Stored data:
== Segment start ==

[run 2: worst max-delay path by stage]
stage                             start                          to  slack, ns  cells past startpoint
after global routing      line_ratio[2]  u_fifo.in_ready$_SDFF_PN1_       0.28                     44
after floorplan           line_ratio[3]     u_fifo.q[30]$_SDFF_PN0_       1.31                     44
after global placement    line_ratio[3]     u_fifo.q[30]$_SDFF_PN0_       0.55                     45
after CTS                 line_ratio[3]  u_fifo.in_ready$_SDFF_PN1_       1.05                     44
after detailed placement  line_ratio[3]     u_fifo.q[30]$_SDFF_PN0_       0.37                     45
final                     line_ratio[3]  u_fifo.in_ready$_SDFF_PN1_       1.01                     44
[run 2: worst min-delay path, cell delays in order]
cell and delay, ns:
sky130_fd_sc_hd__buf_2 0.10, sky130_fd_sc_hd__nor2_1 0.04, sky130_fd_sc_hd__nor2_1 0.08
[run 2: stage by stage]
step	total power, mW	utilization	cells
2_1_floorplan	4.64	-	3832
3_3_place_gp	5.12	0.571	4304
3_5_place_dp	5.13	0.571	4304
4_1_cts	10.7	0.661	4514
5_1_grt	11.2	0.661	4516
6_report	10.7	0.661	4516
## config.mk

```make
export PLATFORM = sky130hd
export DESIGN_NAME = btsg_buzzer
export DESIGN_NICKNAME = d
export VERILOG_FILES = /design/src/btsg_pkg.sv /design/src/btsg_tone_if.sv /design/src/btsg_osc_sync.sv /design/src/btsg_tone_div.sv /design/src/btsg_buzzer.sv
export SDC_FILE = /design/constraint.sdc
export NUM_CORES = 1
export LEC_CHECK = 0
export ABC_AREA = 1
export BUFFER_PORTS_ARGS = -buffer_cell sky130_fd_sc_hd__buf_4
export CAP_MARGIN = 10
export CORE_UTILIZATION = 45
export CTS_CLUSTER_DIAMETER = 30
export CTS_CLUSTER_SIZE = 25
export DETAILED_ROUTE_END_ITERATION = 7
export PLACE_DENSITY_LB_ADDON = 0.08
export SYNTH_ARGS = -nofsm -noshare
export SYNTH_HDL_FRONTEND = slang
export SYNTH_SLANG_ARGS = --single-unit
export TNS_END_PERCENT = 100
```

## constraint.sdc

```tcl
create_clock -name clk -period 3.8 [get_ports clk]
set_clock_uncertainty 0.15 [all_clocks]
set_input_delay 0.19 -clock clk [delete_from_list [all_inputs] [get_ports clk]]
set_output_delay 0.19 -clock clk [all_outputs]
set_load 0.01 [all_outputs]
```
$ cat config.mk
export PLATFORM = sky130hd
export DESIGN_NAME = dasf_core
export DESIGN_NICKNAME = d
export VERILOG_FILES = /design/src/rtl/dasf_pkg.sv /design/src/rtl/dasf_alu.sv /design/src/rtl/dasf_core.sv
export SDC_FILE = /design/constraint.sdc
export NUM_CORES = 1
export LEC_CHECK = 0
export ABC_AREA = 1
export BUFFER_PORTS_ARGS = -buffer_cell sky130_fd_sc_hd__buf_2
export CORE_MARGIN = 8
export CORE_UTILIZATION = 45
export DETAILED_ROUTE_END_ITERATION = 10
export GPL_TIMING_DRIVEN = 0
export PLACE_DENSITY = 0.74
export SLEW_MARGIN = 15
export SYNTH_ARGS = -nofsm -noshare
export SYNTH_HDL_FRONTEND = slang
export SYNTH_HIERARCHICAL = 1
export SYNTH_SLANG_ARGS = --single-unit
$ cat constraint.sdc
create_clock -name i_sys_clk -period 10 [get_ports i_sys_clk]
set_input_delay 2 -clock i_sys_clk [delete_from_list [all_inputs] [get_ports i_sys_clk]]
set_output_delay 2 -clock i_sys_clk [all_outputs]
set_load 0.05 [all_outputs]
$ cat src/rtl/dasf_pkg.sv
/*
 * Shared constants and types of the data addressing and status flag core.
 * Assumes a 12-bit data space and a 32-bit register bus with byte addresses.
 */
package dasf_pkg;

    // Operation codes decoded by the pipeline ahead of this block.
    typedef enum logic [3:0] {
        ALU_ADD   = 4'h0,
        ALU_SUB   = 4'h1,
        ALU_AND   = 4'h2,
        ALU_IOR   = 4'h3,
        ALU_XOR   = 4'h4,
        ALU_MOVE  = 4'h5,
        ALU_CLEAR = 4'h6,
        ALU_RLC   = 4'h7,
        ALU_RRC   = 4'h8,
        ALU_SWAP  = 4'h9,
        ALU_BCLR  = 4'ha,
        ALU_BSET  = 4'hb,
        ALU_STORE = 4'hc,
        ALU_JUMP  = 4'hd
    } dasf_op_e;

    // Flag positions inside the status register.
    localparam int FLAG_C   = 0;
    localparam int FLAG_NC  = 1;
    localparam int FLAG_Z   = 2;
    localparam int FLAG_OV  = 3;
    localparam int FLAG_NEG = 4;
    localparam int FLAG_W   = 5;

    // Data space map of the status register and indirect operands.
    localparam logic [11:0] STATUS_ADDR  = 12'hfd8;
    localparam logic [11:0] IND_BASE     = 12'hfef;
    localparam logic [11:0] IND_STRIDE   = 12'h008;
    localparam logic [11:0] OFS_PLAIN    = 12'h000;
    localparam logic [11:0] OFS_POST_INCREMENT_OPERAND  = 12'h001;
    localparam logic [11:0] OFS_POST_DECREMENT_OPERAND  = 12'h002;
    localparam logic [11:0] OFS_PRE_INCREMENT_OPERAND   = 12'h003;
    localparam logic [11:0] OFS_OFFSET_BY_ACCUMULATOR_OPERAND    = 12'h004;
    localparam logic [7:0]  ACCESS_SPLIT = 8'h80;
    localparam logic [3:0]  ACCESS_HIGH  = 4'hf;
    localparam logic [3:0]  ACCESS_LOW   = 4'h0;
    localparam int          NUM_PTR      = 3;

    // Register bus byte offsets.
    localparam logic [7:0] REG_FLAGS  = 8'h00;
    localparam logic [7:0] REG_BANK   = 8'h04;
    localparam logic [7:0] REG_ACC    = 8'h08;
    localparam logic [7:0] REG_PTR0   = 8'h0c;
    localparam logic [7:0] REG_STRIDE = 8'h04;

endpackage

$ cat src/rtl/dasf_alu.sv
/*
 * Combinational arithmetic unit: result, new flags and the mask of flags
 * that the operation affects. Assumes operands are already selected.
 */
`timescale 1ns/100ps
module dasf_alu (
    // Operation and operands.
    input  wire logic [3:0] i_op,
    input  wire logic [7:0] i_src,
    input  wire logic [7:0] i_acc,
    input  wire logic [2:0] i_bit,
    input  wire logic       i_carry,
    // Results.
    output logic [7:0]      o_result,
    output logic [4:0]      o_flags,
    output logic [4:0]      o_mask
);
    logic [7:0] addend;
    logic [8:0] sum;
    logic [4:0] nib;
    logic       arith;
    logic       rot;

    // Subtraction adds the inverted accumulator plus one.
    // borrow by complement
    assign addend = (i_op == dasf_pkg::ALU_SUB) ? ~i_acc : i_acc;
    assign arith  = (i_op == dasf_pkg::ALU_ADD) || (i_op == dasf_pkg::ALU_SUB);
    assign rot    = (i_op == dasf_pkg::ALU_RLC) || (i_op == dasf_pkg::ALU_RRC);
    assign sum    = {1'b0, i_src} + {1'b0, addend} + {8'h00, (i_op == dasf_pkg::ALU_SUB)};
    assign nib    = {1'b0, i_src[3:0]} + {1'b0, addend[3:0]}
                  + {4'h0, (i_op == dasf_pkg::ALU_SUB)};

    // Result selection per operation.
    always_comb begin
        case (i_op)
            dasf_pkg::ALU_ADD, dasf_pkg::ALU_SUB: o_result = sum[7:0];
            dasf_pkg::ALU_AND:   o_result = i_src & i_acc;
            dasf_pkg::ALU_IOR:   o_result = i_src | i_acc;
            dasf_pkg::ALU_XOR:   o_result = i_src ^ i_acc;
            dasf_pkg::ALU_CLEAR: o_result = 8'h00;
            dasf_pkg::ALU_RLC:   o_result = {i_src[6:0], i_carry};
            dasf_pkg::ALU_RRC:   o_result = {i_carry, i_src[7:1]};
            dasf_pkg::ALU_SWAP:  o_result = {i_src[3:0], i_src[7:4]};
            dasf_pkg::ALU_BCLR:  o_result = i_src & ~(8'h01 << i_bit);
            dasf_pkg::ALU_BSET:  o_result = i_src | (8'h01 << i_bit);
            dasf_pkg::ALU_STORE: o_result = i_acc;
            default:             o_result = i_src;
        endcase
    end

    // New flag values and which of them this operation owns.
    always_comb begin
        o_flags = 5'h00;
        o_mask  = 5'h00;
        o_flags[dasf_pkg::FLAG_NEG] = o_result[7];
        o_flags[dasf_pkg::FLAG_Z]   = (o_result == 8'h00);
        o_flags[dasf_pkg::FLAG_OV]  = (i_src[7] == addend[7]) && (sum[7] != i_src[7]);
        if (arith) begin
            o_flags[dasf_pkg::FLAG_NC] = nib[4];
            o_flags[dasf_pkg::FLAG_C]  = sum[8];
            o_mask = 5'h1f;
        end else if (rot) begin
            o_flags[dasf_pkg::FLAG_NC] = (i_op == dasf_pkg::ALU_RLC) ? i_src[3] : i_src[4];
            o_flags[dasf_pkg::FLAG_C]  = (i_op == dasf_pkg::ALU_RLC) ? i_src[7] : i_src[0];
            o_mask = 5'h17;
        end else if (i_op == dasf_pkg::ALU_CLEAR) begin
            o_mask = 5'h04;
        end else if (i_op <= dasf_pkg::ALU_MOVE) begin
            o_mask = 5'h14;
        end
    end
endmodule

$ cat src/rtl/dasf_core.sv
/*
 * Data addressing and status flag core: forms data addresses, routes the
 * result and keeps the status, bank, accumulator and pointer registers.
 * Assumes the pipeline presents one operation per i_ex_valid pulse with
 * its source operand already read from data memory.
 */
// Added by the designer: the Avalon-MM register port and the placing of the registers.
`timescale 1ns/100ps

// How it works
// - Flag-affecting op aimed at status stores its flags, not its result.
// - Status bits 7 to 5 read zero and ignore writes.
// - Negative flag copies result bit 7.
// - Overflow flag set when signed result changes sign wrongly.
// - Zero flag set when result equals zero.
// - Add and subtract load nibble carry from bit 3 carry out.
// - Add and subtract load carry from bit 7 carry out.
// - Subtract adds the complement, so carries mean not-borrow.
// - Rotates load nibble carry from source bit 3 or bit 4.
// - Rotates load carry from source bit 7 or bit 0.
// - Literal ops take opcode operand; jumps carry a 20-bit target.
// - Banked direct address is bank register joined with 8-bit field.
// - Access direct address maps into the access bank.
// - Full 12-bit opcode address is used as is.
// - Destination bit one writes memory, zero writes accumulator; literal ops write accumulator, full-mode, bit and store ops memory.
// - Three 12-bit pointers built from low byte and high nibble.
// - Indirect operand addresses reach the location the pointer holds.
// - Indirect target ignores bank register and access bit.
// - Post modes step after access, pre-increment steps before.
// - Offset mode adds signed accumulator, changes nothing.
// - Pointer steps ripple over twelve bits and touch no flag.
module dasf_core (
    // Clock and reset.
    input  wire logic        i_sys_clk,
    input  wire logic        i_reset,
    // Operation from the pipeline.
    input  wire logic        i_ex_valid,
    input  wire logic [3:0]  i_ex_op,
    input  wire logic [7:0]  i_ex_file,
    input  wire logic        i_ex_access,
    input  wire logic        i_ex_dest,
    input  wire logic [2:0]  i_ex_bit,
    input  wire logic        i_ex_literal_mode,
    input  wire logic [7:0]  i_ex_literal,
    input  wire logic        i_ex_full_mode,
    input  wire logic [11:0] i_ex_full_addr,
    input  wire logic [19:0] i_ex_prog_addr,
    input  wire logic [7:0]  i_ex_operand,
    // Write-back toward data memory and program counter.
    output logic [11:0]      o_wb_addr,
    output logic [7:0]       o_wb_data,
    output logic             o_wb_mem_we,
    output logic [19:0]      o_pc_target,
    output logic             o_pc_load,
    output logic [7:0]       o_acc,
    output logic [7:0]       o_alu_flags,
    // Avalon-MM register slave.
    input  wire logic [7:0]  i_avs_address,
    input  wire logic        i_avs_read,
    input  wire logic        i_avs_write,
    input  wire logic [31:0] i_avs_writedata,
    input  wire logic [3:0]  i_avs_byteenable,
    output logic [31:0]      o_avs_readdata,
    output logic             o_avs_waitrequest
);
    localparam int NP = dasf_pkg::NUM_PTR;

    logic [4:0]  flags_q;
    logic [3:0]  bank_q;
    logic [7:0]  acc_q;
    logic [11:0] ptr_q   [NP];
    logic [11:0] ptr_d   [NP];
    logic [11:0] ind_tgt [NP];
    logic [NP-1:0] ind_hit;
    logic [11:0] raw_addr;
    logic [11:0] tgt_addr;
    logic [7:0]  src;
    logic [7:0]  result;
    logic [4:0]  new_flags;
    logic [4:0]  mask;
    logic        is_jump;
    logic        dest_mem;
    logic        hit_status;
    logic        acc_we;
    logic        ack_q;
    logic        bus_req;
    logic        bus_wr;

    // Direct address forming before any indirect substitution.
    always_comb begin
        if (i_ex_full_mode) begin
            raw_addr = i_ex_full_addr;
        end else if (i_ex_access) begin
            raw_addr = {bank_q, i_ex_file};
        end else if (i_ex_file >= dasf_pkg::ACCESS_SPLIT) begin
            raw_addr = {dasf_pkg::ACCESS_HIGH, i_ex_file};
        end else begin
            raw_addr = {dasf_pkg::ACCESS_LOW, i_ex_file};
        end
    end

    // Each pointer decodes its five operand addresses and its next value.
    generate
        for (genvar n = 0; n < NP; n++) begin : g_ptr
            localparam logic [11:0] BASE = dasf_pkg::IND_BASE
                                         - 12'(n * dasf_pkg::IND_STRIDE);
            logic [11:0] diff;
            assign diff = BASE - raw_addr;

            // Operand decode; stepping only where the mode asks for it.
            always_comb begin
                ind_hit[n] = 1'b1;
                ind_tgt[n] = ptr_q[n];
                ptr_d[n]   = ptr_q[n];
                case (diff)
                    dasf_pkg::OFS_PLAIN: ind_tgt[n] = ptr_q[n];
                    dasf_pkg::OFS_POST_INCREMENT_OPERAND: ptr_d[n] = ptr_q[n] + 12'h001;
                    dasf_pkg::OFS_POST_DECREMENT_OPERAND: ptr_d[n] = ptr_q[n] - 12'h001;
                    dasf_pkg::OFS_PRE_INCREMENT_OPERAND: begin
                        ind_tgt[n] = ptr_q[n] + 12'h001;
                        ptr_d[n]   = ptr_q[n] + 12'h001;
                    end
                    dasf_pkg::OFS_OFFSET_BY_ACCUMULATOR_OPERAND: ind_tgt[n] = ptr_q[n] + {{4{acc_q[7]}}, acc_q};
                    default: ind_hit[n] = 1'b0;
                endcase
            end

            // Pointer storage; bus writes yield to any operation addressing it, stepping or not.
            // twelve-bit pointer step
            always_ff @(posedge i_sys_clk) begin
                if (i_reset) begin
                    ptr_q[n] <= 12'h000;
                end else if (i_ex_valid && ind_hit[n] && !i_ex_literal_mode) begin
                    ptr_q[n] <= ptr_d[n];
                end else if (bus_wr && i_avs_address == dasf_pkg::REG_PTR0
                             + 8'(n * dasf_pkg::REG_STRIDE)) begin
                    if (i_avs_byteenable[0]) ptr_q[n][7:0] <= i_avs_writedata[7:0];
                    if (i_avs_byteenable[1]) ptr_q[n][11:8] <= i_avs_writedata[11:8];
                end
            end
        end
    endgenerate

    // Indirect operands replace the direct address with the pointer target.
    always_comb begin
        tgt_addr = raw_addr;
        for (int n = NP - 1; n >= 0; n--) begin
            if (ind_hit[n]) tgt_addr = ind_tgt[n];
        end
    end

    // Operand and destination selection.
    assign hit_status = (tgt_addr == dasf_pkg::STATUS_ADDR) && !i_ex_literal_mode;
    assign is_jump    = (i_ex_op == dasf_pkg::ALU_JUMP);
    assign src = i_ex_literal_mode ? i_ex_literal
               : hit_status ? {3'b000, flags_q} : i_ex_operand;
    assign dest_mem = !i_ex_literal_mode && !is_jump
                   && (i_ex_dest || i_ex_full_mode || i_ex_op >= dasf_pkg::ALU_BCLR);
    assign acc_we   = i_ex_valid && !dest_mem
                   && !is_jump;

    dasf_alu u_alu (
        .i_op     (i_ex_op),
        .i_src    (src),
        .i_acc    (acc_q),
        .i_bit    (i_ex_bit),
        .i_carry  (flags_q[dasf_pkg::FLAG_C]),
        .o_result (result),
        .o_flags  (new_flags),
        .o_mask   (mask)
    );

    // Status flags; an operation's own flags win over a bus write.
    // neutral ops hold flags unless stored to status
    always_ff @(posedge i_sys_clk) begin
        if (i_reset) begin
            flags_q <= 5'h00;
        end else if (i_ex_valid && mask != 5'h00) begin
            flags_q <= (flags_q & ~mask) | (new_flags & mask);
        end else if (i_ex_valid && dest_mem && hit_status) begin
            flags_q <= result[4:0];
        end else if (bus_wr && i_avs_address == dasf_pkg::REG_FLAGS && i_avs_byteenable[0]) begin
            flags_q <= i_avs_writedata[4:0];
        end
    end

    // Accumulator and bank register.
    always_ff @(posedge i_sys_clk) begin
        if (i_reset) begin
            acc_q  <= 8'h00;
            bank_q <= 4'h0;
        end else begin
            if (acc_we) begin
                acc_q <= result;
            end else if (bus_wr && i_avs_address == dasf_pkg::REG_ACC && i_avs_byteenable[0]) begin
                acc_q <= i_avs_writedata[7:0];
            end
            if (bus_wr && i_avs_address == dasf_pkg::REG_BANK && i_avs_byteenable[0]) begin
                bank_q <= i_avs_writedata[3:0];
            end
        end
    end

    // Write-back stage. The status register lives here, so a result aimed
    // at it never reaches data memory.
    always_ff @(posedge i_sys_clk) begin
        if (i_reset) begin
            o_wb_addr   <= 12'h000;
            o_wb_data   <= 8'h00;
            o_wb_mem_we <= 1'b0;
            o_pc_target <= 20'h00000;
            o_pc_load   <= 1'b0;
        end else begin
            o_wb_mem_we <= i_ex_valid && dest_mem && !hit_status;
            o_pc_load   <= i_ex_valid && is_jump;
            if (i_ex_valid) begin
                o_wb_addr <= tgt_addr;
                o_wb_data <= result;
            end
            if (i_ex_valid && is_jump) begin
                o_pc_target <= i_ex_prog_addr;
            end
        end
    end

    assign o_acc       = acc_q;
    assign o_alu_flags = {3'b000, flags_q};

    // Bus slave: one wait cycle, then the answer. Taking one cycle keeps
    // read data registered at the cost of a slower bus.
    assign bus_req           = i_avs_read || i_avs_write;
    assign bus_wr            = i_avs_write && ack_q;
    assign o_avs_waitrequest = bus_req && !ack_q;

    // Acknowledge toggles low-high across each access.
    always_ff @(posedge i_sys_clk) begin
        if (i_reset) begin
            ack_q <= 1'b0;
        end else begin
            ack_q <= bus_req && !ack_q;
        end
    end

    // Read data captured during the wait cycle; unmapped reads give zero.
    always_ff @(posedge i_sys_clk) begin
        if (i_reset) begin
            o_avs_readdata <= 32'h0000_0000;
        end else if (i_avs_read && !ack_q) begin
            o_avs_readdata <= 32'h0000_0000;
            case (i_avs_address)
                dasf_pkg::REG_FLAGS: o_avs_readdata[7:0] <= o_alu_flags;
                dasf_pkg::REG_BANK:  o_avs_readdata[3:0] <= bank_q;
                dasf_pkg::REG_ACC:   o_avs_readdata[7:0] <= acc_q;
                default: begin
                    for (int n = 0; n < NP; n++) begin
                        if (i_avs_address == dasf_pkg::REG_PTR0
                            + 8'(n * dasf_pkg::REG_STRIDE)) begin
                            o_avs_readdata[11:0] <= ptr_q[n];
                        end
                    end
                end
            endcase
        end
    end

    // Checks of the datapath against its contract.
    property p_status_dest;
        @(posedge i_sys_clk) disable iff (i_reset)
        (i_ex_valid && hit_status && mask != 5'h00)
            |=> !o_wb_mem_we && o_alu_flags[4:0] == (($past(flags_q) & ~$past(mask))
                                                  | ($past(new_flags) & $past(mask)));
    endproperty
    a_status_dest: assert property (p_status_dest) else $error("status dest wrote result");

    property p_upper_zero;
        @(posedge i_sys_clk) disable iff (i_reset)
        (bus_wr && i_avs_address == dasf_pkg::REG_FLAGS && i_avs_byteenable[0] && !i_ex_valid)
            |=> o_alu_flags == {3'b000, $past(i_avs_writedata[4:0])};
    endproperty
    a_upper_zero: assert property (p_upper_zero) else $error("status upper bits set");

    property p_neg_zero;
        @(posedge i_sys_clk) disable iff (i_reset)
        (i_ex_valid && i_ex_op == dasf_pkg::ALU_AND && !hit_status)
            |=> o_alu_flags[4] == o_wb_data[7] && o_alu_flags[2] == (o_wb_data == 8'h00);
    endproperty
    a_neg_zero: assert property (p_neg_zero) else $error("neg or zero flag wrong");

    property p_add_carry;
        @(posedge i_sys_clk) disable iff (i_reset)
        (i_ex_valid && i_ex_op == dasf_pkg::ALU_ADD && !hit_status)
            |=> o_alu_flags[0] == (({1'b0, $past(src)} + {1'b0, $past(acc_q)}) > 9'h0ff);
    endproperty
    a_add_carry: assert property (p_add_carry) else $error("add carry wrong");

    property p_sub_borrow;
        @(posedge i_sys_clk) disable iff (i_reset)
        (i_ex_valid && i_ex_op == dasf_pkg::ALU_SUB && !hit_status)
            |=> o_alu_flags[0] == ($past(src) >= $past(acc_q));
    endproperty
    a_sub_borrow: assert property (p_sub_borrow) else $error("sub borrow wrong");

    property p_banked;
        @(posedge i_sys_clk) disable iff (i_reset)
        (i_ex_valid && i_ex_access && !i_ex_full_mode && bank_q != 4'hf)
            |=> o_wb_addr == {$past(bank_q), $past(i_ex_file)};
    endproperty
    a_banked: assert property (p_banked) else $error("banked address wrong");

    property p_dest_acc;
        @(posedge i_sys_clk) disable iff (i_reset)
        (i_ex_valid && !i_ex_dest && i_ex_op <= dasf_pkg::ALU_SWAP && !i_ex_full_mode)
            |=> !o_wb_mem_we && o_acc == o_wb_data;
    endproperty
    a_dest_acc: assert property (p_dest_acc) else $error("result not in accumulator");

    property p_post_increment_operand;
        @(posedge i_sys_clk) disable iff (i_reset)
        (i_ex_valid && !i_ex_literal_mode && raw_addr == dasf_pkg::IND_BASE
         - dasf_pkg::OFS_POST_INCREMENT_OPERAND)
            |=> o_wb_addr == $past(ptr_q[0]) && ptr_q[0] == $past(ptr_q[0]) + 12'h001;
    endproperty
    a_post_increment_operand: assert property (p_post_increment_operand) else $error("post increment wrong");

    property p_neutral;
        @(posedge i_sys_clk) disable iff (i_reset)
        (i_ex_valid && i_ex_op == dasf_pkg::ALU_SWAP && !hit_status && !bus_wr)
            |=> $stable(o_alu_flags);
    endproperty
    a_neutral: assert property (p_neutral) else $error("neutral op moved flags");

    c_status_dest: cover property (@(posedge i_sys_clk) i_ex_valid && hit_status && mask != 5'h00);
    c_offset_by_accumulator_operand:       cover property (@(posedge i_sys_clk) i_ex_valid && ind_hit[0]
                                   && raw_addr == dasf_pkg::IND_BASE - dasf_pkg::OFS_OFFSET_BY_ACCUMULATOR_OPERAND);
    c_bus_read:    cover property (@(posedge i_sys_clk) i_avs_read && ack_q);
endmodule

== Segment end ==

**How to complete this task:** What is needed is the number of lines in the records that contain the string "before", stated with nothing else.

**Exercise output:** 2